What you have to do: What lines of the data include the string "launches"? Copy them all.

(Collected data)

* * *

**config.mk**
```make
export PLATFORM = sky130hd
export DESIGN_NAME = fsf_regs
export DESIGN_NICKNAME = d
export VERILOG_FILES = /design/src/fsf_pkg.sv /design/src/fsf_regs.sv
export SDC_FILE = /design/constraint.sdc
export NUM_CORES = 1
export LEC_CHECK = 0
export ABC_AREA = 1
export BUFFER_PORTS_ARGS = -buffer_cell sky130_fd_sc_hd__buf_4
export CORE_ASPECT_RATIO = 1.75
export CORE_MARGIN = 8
export CORE_UTILIZATION = 45
export CTS_BUF_LIST = sky130_fd_sc_hd__clkbuf_4 sky130_fd_sc_hd__clkbuf_8
export CTS_CLUSTER_DIAMETER = 80
export DETAILED_ROUTE_END_ITERATION = 8
export PLACE_DENSITY = 0.79
export SLEW_MARGIN = 15
export SYNTH_ARGS = -nofsm -noshare
export SYNTH_HDL_FRONTEND = slang
export SYNTH_SLANG_ARGS = --single-unit
```
**constraint.sdc**
```tcl
create_clock -name mclk -period 1.8 [get_ports mclk]
set_clock_uncertainty 0.05 [all_clocks]
set_input_delay 0.36 -clock mclk [delete_from_list [all_inputs] [get_ports mclk]]
set_output_delay 0.36 -clock mclk [all_outputs]
set_load 0.005 [all_outputs]
```
**src/fsf_pkg.sv**
```systemverilog
/*
 * Package for the flash status and error-flag register bank.
 * Assumes a 32-bit AHB-Lite register bus, one aligned word per register.
 */
package fsf_pkg;
    ////////////////////////////////////////////////////////////////////////////
    // Register byte addresses
    localparam logic [7:0] FSF_STATUS_OFS     = 8'h00;
    localparam logic [7:0] FSF_ERROR_OFS      = 8'h04;
    localparam logic [7:0] FSF_CTRL_OFS       = 8'h08;
    ////////////////////////////////////////////////////////////////////////////
    // Status register fields
    localparam int         FSF_CMD_DONE_BIT   = 7;
    localparam int         FSF_ACC_ERR_BIT    = 5;
    localparam int         FSF_PROT_VIOL_BIT  = 4;
    localparam int         FSF_BUSY_BIT       = 3;
    localparam int         FSF_RSVD_BIT       = 2;
    localparam int         FSF_CERR_LSB       = 0;
    localparam int         FSF_CERR_W         = 2;
    ////////////////////////////////////////////////////////////////////////////
    // Error status register fields
    localparam int         FSF_DFAULT_BIT     = 1;
    localparam int         FSF_SFAULT_BIT     = 0;
    ////////////////////////////////////////////////////////////////////////////
    // Control register fields
    localparam int         FSF_CDIE_BIT       = 7;
    localparam int         FSF_IGNORE_SINGLE_FAULT_BIT      = 4;
    localparam int         FSF_SFIE_BIT       = 0;
    ////////////////////////////////////////////////////////////////////////////
    // Reset values
    localparam logic [7:0] FSF_STATUS_RST     = 8'h80;
    localparam logic [7:0] FSF_ERROR_RST      = 8'h00;
    localparam logic [7:0] FSF_CTRL_RST       = 8'h00;
    ////////////////////////////////////////////////////////////////////////////
    // AHB-Lite encodings
    localparam logic [1:0] FSF_HTRANS_NONSEQ  = 2'h2;
    localparam logic [1:0] FSF_HTRANS_SEQ     = 2'h3;
    localparam logic [2:0] FSF_HSIZE_WORD     = 3'h2;
endpackage

```
**src/fsf_regs.sv**
```systemverilog
/*
 * Flash status and error-flag register bank with an AHB-Lite slave.
 * Assumes the command sequencer, the protection logic and the array read
 * path sit outside and talk to this bank through one-cycle event pulses on
 * mclk. The reset sequence reports its end through rst_seq_done and its outcome through rst_seq_error and rst_seq_dfault.
 */
// Overview of operation
// RQ1: Writing one to command-done launches a command and clears the flag; zero does nothing.
// RQ2: After launch, command-done stays zero until completion or command violation.
// RQ3: Broken write sequence or illegal command sets the access-error flag.
// RQ4: While access-error is set, writing one to command-done neither clears nor launches.
// RQ5: Access-error clears only on a write of one to its bit.
// RQ6: Program or erase of a protected region sets the protection-violation flag.
// RQ7: Protection-violation clears only on a write of one to its bit.
// RQ8: While protection-violation is set, no launch and no new write sequence start.
// RQ9: Busy bit is one while a command executes, zero when idle.
// RQ10: Status bit 2 is reserved and always reads zero.
// RQ11: Errors during a command or the reset sequence set the completion error field.
// RQ12: Completion error field clears when a new command starts executing.
// RQ13: Only command-done, access-error, protection-violation are writable in status.
// RQ14: Double-bit read error, or invalid read of a busy block, sets double-fault.
// RQ15: Double-fault clears only on a write of one to its bit.
// RQ16: With ignore-single-fault clear, corrected or invalid reads set single-fault.
// RQ17: Single-fault clears only on a write of one to its bit.
// RQ18: New ECC errors are recorded reliably only when the fault flags are clear.
// RQ19: ECC fault flags are stored one cycle after the array read.
// RQ20: A double fault during reset sequence may leave status off its reset value.
// RQ21: Command-done interrupt request while its enable and the flag are one.
// RQ22: Single-fault interrupt request while its enable and the flag are one.
// RQ23: After a clean reset, command-done reads one and busy and errors zero.
module fsf_regs
    import fsf_pkg::*;
#(
    parameter int CERR_W = FSF_CERR_W
)
(
    input  wire logic                mclk,
    input  wire logic                nrst,
    // AHB-Lite slave
    input  wire logic                hsel,
    input  wire logic [7:0]          haddr,
    input  wire logic [1:0]          htrans,
    input  wire logic                hwrite,
    input  wire logic [2:0]          hsize,
    input  wire logic                hready,
    input  wire logic [31:0]         hwdata,
    output logic      [31:0]         hrdata,
    output logic                     hreadyout,
    output logic                     hresp,
    // Command sequencer side
    input  wire logic                seq_break,
    input  wire logic                illegal_cmd,
    input  wire logic                prot_hit,
    input  wire logic                cmd_start,
    input  wire logic                cmd_complete,
    input  wire logic                cmd_violation,
    input  wire logic [CERR_W-1:0]   cmd_error,
    input  wire logic                rst_seq_done,
    input  wire logic [CERR_W-1:0]   rst_seq_error,
    input  wire logic                rst_seq_dfault,
    output logic                     cmd_launch,
    output logic                     seq_start_allow,
    // Array read path
    input  wire logic                rd_valid,
    input  wire logic                rd_dbl_fault,
    input  wire logic                rd_sgl_fault,
    input  wire logic                rd_invalid_busy,
    // Status towards the system
    output logic                     ignore_single_fault,
    output logic                     cmd_done_irq,
    output logic                     single_fault_irq
);
    import fsf_pkg::*;

    // Completion field must fit below the reserved status bit
    if (CERR_W < 1 || CERR_W > FSF_RSVD_BIT - FSF_CERR_LSB) begin : g_bad_cerr_w
        $error("fsf_regs: CERR_W out of range");
    end

    ////////////////////////////////////////////////////////////////////////////
    // Bus address phase capture
    logic       dp_valid_r;
    logic       dp_write_r;
    logic [7:0] dp_addr_r;
    logic       addr_ok;
    logic       size_ok;

    function automatic logic fsf_hit(input logic [7:0] a, input logic [7:0] ofs);
        fsf_hit = (a == ofs);
    endfunction

    assign addr_ok = hsel && hready && htrans[1];
    // Transfers wider than the data bus write nothing
    assign size_ok = (hsize <= FSF_HSIZE_WORD);

    always_ff @(posedge mclk or negedge nrst) begin
        if (!nrst) begin
            dp_valid_r <= 1'b0;
            dp_write_r <= 1'b0;
            dp_addr_r  <= 8'h00;
        end else if (hready) begin
            dp_valid_r <= addr_ok && size_ok;
            dp_write_r <= hwrite;
            dp_addr_r  <= haddr;
        end
    end

    // Read address phase meeting a write data phase waits one cycle,
    // else it would return the value from before that write
    logic raw_hit;
    logic raw_wait_r;

    assign raw_hit = addr_ok && !hwrite && dp_valid_r && dp_write_r;

    always_ff @(posedge mclk or negedge nrst) begin
        if (!nrst) begin
            raw_wait_r <= 1'b0;
        end else begin
            raw_wait_r <= raw_hit;
        end
    end

    // Otherwise zero wait states, always OKAY
    assign hreadyout = !raw_wait_r;
    assign hresp     = 1'b0;

    logic       wr_status;
    logic       wr_error;
    logic       wr_ctrl;
    assign wr_status = dp_valid_r && dp_write_r && fsf_hit(dp_addr_r, FSF_STATUS_OFS);
    assign wr_error  = dp_valid_r && dp_write_r && fsf_hit(dp_addr_r, FSF_ERROR_OFS);
    assign wr_ctrl   = dp_valid_r && dp_write_r && fsf_hit(dp_addr_r, FSF_CTRL_OFS);

    ////////////////////////////////////////////////////////////////////////////
    // Status flags
    logic                  cmd_done_r;
    logic                  acc_err_r;
    logic                  prot_viol_r;
    logic                  busy_r;
    logic [CERR_W-1:0]     cerr_r;
    logic                  init_done_r;
    logic                  launch_req;
    logic                  acc_err_set;
    logic                  prot_viol_set;

    // Launch only from a one on command-done with both error flags clear
    assign launch_req = wr_status && hwdata[FSF_CMD_DONE_BIT] && cmd_done_r
                        && !acc_err_r && !prot_viol_r && init_done_r; // RQ1 RQ4 RQ8
    assign cmd_launch      = launch_req;
    assign seq_start_allow = cmd_done_r && !prot_viol_r && init_done_r; // RQ8

    assign acc_err_set   = seq_break || illegal_cmd; // RQ3
    assign prot_viol_set = prot_hit; // RQ6

    // Command-done held low during the reset sequence, then released
    always_ff @(posedge mclk or negedge nrst) begin
        if (!nrst) begin
            cmd_done_r <= 1'b0;
        end else if (rst_seq_done && !init_done_r) begin
            cmd_done_r <= 1'b1; // RQ23
        end else if (launch_req) begin
            cmd_done_r <= 1'b0; // RQ1
        end else if (cmd_complete || cmd_violation) begin
            cmd_done_r <= 1'b1; // RQ2
        end
    end

    always_ff @(posedge mclk or negedge nrst) begin
        if (!nrst) begin
            init_done_r <= 1'b0;
        end else if (rst_seq_done) begin
            init_done_r <= 1'b1;
        end
    end

    // Set wins over a simultaneous write-one clear
    always_ff @(posedge mclk or negedge nrst) begin
        if (!nrst) begin
            acc_err_r <= 1'b0;
        end else if (acc_err_set) begin
            acc_err_r <= 1'b1; // RQ3
        end else if (wr_status && hwdata[FSF_ACC_ERR_BIT]) begin
            acc_err_r <= 1'b0; // RQ5
        end
    end

    always_ff @(posedge mclk or negedge nrst) begin
        if (!nrst) begin
            prot_viol_r <= 1'b0;
        end else if (prot_viol_set) begin
            prot_viol_r <= 1'b1; // RQ6
        end else if (wr_status && hwdata[FSF_PROT_VIOL_BIT]) begin
            prot_viol_r <= 1'b0; // RQ7
        end
    end

    // Busy spans from start of execution to completion or violation
    always_ff @(posedge mclk or negedge nrst) begin
        if (!nrst) begin
            busy_r <= 1'b0;
        end else if (cmd_complete || cmd_violation) begin
            busy_r <= 1'b0; // RQ9
        end else if (cmd_start && !cmd_done_r) begin
            busy_r <= 1'b1; // RQ9
        end
    end

    // Error bits accumulate; a new start wipes old ones first
    always_ff @(posedge mclk or negedge nrst) begin
        if (!nrst) begin
            cerr_r <= '0;
        end else if (rst_seq_done && !init_done_r) begin
            cerr_r <= rst_seq_error; // RQ11 RQ20
        end else if (cmd_start && !cmd_done_r) begin
            cerr_r <= cmd_error; // RQ12
        end else if (busy_r) begin
            cerr_r <= cerr_r | cmd_error; // RQ11
        end
    end

    ////////////////////////////////////////////////////////////////////////////
    // Control register: interrupt enables and ignore-single-fault
    logic cdie_r;
    logic sfie_r;
    logic ignore_single_fault_r;

    always_ff @(posedge mclk or negedge nrst) begin
        if (!nrst) begin
            cdie_r  <= FSF_CTRL_RST[FSF_CDIE_BIT];
            sfie_r  <= FSF_CTRL_RST[FSF_SFIE_BIT];
            ignore_single_fault_r <= FSF_CTRL_RST[FSF_IGNORE_SINGLE_FAULT_BIT];
        end else if (wr_ctrl) begin
            cdie_r  <= hwdata[FSF_CDIE_BIT];
            sfie_r  <= hwdata[FSF_SFIE_BIT];
            ignore_single_fault_r <= hwdata[FSF_IGNORE_SINGLE_FAULT_BIT];
        end
    end
    assign ignore_single_fault = ignore_single_fault_r;

    ////////////////////////////////////////////////////////////////////////////
    // ECC fault flags, stored one cycle after the read result
    logic dfault_r;
    logic sfault_r;
    logic dfault_ev;
    logic sfault_ev;

    assign dfault_ev = (rd_valid && (rd_dbl_fault || rd_invalid_busy))
                       || (rst_seq_dfault && !init_done_r); // RQ14 RQ20
    assign sfault_ev = rd_valid && !ignore_single_fault_r && (rd_sgl_fault || rd_invalid_busy); // RQ16

    // A new error is only taken when the flag is already clear
    always_ff @(posedge mclk or negedge nrst) begin
        if (!nrst) begin
            dfault_r <= FSF_ERROR_RST[FSF_DFAULT_BIT];
        end else if (dfault_ev && !dfault_r) begin
            dfault_r <= 1'b1; // RQ14 RQ18 RQ19
        end else if (wr_error && hwdata[FSF_DFAULT_BIT] && !dfault_ev) begin
            dfault_r <= 1'b0; // RQ15
        end
    end

    always_ff @(posedge mclk or negedge nrst) begin
        if (!nrst) begin
            sfault_r <= FSF_ERROR_RST[FSF_SFAULT_BIT];
        end else if (sfault_ev && !sfault_r) begin
            sfault_r <= 1'b1; // RQ16 RQ18 RQ19
        end else if (wr_error && hwdata[FSF_SFAULT_BIT] && !sfault_ev) begin
            sfault_r <= 1'b0; // RQ17
        end
    end

    ////////////////////////////////////////////////////////////////////////////
    // Interrupt requests, registered
    always_ff @(posedge mclk or negedge nrst) begin
        if (!nrst) begin
            cmd_done_irq     <= 1'b0;
            single_fault_irq <= 1'b0;
        end else begin
            cmd_done_irq     <= cdie_r && cmd_done_r; // RQ21
            single_fault_irq <= sfie_r && sfault_r; // RQ22
        end
    end

    ////////////////////////////////////////////////////////////////////////////
    // Read data
    logic [7:0] status_val;
    logic [7:0] error_val;
    logic [7:0] ctrl_val;
    logic [7:0] rd_mux;
    logic [7:0] rd_wait_mux;

    always_comb begin
        status_val                       = 8'h00; // RQ10 RQ13
        status_val[FSF_CMD_DONE_BIT]     = cmd_done_r;
        status_val[FSF_ACC_ERR_BIT]      = acc_err_r;
        status_val[FSF_PROT_VIOL_BIT]    = prot_viol_r;
        status_val[FSF_BUSY_BIT]         = busy_r;
        status_val[FSF_CERR_LSB +: CERR_W] = cerr_r;
        error_val                        = 8'h00;
        error_val[FSF_DFAULT_BIT]        = dfault_r;
        error_val[FSF_SFAULT_BIT]        = sfault_r;
        ctrl_val                         = 8'h00;
        ctrl_val[FSF_CDIE_BIT]           = cdie_r;
        ctrl_val[FSF_IGNORE_SINGLE_FAULT_BIT]          = ignore_single_fault_r;
        ctrl_val[FSF_SFIE_BIT]           = sfie_r;
    end

    function automatic logic [7:0] fsf_read(input logic [7:0] a,
                                             input logic [7:0] st,
                                             input logic [7:0] er,
                                             input logic [7:0] ct);
        case (a)
            FSF_STATUS_OFS: fsf_read = st;
            FSF_ERROR_OFS:  fsf_read = er;
            FSF_CTRL_OFS:   fsf_read = ct;
            default:        fsf_read = 8'h00;
        endcase
    endfunction

    // Address phase value, and the value for a read held by a wait state
    assign rd_mux      = fsf_read(haddr, status_val, error_val, ctrl_val);
    assign rd_wait_mux = fsf_read(dp_addr_r, status_val, error_val, ctrl_val);

    // Read data registered at the address phase; unmapped reads zero
    always_ff @(posedge mclk or negedge nrst) begin
        if (!nrst) begin
            hrdata <= 32'h0000_0000;
        end else if (raw_wait_r) begin
            hrdata <= {24'h00_0000, rd_wait_mux};
        end else if (addr_ok && !hwrite) begin
            hrdata <= {24'h00_0000, rd_mux};
        end
    end
endmodule

```
# [Word-level counts from Yosys, hierarchy flattened]
# Cells that the tools add are included.
[totals] output_inout_bits=39 regBits=57 inputBits=66
[classes] bitwise=1 reduce_logical=59 n_eq_ne=4 magnitude_cmp=1 mux=20
[ops] op="32-bit 2-to-1 mux" count=2
[ops] op="8-bit one-hot mux with 3 select lines" count=2
[ops] op="1-bit logical AND" count=33
[ops] op="8-bit by 3-bit equality test with 1-bit output, second input constant" count=2
[ops] op="8-bit by 4-bit equality test with 1-bit output, second input constant" count=2
[ops] op="8-bit zero test" count=2
[ops] op="1-bit 2-to-1 mux" count=13
[ops] op="2-bit nonzero test" count=6
[ops] op="1-bit zero test" count=11
[ops] op="2-bit 2-to-1 mux" count=3
[ops] op="3-bit nonzero test" count=2
[ops] op="1-bit logical OR" count=5
[ops] op="3-bit by 2-bit less-or-equal comparator with 1-bit output, second input constant" count=1
[ops] op="2-bit bitwise OR" count=1

# [Longest topological paths before layout]
[logic_depth] word_depth=9 mapped_depth=9 mapped_depth_nobuf=9

# [Worst setup path after synthesis]
# No wires, ideal clock.
[synth_path] path_type="reg-to-output" start="register dp_addr_r[7]" end="output cmd_launch" arrival_ns=0.972 setup_slack_ns=0.418 stages_incl_launch_ff=6 cell_sequence="dfrtp_1 > nor2_1 > nand2_2 > nor2_4 > nand3_1 > nor2_2"
[synth_via] elab_chain_cells=7
[synth_rtl] item="from (decl)" line="fsf_regs.sv:84" text="logic [7:0] dp_addr_r;"
[synth_rtl] item="from (signal assigned)" line="fsf_regs.sv:104" text="dp_addr_r <= haddr;"
[synth_rtl] item="8-bit zero test" line="fsf_regs.sv:89" text="fsf_hit = (a == ofs);"
[synth_rtl] item="1-bit logical AND" line="fsf_regs.sv:130" text="assign wr_status = dp_valid_r && dp_write_r && fsf_hit(dp_addr_r, FSF_STATUS_OFS);"
[synth_rtl] item="1-bit logical AND (2 in series)" line="fsf_regs.sv:147" text="assign launch_req = wr_status && hwdata[FSF_CMD_DONE_BIT] && cmd_done_r"
[synth_rtl] item="1-bit logical AND (3 in series)" line="fsf_regs.sv:148" text="&& !acc_err_r && !prot_viol_r && init_done_r;"
[synth_rtl] item="to (decl)" line="fsf_regs.sv:61" text="output logic cmd_launch,"
# Every way passes these cells.

# [Worst setup path in the final report]
[layout_path] start="register dp_addr_r[1]" end="output cmd_launch"
# Same word-level chain as after synthesis.

==> impl_metrics.json <==
{
  "p_switching_w": 0.0004373,
  "ctsRootBufferMaster": "clkbuf_8",
  "p_int_w": 0.001314,
  "yosys_warnings": 0,
  "viasPerCell": 4.613,
  "status": "complete, no violations",
  "dieHeight_um": 99.91,
  "period_share_pct": 97.36,
  "crit_slowest_cell": "dfrtp_1",
  "rsz0062_at_grt": "yes",
  "crit_chain": "nor2_1 -> nand2_1 -> nor2_4 -> nand3_2 -> nor2_2 -> buf_4",
  "grt_usage_pct": 13.82,
  "grt_pass1_wl_um": 7113,
  "slew_violations": 0,
  "synth-simple-area-share_pct": 32.00,
  "ys_seq_elements": 31,
  "drive_gt1_share_pct": 24.58,
  "dieArea_um2": 6389,
  "cts_buffer_depth": 2,
  "vias": 1610,
  "placed_area_um2": 2136,
  "vdd_drop_max_mv": 0.9883,
  "hpwl_um": 3495,
  "switching_share_pct": 24.97,
  "wl_per_cell_um": 12.26,
  "worstSetupEndpointType": "output pin",
  "utilization_pct": 59.13,
  "powerDensity_nw_per_um2": 766.2,
  "start_util_pct": 46.83,
  "synth_compound_area_share_pct": 7.256,
  "wl_um": 4279,
  "synth_top_cell_by_area": "dfrtp_1",
  "synthMuxAreaShare_pct": 0,
  "synthAdderAreaFrac_pct": 0,
  "clkSinkCount": 31,
  "die_w_um": 63.95,
  "seqPwrFrac_pct": 45.3,
  "insertedDiodeCount": 0,
  "crit_required_ps": 1390,
  "ant_nets": 0,
  "firstDrtPassIters": 4,
  "rows": 30,
  "yosysSeqAreaShare_pct": 42.85,
  "hold_path.class": "input pin to flip-flop",
  "synth_top_family_by_area": "simple AND/OR/NAND/NOR gates",
  "setup_viol": 0,
  "cap_violations": 0,
  "synth_top_area_share_pct": 42.85,
  "layout_commonest_cell": "nand2_1",
  "grt_pass1_vias": 1665,
  "final_cell_mix": "79 x nand2_1, 53 x buf_4, 31 x dfrtp_1, 28 x inv_1, 27 x conb_1",
  "cp-start-kind": "flip-flop",
  "grt_start_max_net_pins": 32,
  "cts_tree": "yes",
  "p_clk_share_pct": 40.9,
  "coreArea_um2": 3866,
  "cts_made_buffers": 5,
  "layout.nets": 366,
  "drtIter0Drc": 42,
  "io_pins": 105,
  "p_leak_nw": 1.267,
  "worstPathArrival_ps": 1340,
  "synth_xor_area_share_pct": 0,
  "drc": 0,
  "yosys-top-cells-area": "dfrtp_1 43%, nand2_1 16%, buf_4 11%",
  "netlist_area_um2": 1810,
  "hold_viol": 0,
  "critical_path.max_fanout": 2,
  "synthCells": 243,
  "grt_overflow": 0,
  "syn_avg_cell_area_um2": 7.451,
  "synth.distinct_cells": 26,
  "fin_area_um2": 2286,
  "globalplace.congestion": 0.9034,
  "antenna_found_initial": 0,
  "portBuffers": 49,
  "clk_pin_slew_ps": 60,
  "power.combinational.fraction_pct": 13.8,
  "slowest_delay_ps": 370,
  "clock_latency_ps": 290,
  "finalCriticalPeriod_ps": 1752,
  "layout.cells.non_filler": 349,
  "dp.cells": 338,
  "fmax_mhz": 570.6,
  "crit_type": "flip-flop to output pin",
  "area_growth_pct": 26.26,
  "cts_max_level": 2
}
## synth_stat cells (all sizes together)
cell and instances:
buf 28, a21oi 5, a21o 1, nor2 22, conb 1, o211ai 1, nand3 18, nor4 2
a41o 1, nor3 1, o21ai 13, dfrtp 31, inv 28, nand3b 1, o221ai 1, nand4 3
o21a 1, clkbuf 2, nand2 81, or2 2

* * *

Exercise output:
// RQ1: Writing one to command-done launches a command and clears the flag; zero does nothing.
// RQ4: While access-error is set, writing one to command-done neither clears nor launches.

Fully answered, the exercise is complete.